Top of RECORDS SUPPLIED

===== config.mk =====
export PLATFORM = sky130hd
export DESIGN_NAME = ddic_top
export DESIGN_NICKNAME = d
export VERILOG_FILES = /design/src/ddic_pkg.sv /design/src/ddic_issue_if.sv /design/src/ddic_top.sv /design/src/ddic_issue_check.sv
export SDC_FILE = /design/constraint.sdc
export NUM_CORES = 1
export LEC_CHECK = 0
export BUFFER_PORTS_ARGS = -buffer_cell sky130_fd_sc_hd__buf_4
export CORE_AREA = 3 3 155 157
export CTS_BUF_LIST = sky130_fd_sc_hd__clkbuf_8
export DETAILED_ROUTE_END_ITERATION = 12
export DIE_AREA = 0 0 158 160
export GPL_TIMING_DRIVEN = 1
export PLACE_DENSITY = 0.88
export SLEW_MARGIN = 25
export SYNTH_ARGS = -nofsm -noshare
export SYNTH_HDL_FRONTEND = slang
export SYNTH_SLANG_ARGS = --single-unit

===== constraint.sdc =====
create_clock -name i_clk -period 22.2 [get_ports i_clk]
set_input_delay 0 -clock i_clk [delete_from_list [all_inputs] [get_ports i_clk]]
set_output_delay 0 -clock i_clk [all_outputs]
set_load 0.005 [all_outputs]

Bottom of RECORDS SUPPLIED

TASK REQUIREMENTS
All records shown above are to be output exactly.

RESPONSE TO THIS EXERCISE
===== config.mk =====
export PLATFORM = sky130hd
export DESIGN_NAME = ddic_top
export DESIGN_NICKNAME = d
export VERILOG_FILES = /design/src/ddic_pkg.sv /design/src/ddic_issue_if.sv /design/src/ddic_top.sv /design/src/ddic_issue_check.sv
export SDC_FILE = /design/constraint.sdc
export NUM_CORES = 1
export LEC_CHECK = 0
export BUFFER_PORTS_ARGS = -buffer_cell sky130_fd_sc_hd__buf_4
export CORE_AREA = 3 3 155 157
export CTS_BUF_LIST = sky130_fd_sc_hd__clkbuf_8
export DETAILED_ROUTE_END_ITERATION = 12
export DIE_AREA = 0 0 158 160
export GPL_TIMING_DRIVEN = 1
export PLACE_DENSITY = 0.88
export SLEW_MARGIN = 25
export SYNTH_ARGS = -nofsm -noshare
export SYNTH_HDL_FRONTEND = slang
export SYNTH_SLANG_ARGS = --single-unit

===== constraint.sdc =====
create_clock -name i_clk -period 22.2 [get_ports i_clk]
set_input_delay 0 -clock i_clk [delete_from_list [all_inputs] [get_ports i_clk]]
set_output_delay 0 -clock i_clk [all_outputs]
set_load 0.005 [all_outputs]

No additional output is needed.